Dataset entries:
==============================
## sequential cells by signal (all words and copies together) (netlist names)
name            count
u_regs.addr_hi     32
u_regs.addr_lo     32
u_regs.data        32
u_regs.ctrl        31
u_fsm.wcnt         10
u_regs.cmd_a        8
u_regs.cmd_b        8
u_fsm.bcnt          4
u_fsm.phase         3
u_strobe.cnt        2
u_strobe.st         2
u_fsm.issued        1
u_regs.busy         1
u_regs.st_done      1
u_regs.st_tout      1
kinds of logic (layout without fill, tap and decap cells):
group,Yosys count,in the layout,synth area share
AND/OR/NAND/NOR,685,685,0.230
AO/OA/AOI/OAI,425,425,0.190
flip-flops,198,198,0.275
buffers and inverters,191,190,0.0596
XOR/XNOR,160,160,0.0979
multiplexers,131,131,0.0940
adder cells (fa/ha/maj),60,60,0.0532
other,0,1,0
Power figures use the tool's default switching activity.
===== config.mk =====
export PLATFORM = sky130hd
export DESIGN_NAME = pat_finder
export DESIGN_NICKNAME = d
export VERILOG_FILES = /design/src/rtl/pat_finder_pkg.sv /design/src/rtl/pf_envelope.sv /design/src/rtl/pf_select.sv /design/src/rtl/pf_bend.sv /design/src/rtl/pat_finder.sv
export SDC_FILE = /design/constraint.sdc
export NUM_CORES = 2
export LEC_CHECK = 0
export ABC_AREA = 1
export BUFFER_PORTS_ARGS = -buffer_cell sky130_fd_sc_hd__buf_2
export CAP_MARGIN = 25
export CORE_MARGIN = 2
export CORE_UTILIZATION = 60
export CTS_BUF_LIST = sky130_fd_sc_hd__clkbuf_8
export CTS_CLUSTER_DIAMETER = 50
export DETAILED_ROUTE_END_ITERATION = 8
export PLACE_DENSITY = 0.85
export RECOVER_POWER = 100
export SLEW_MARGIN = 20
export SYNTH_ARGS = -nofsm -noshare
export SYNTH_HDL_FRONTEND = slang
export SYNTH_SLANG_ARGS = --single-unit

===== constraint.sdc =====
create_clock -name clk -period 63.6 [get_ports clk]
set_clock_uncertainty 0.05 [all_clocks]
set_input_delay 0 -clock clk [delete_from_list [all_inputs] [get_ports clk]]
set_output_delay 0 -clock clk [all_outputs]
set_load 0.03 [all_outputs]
==============================
Exercise brief: Select and copy each line from the data that includes the word "cells".

Completed task:
## sequential cells by signal (all words and copies together) (netlist names)
kinds of logic (layout without fill, tap and decap cells):
adder cells (fa/ha/maj),60,60,0.0532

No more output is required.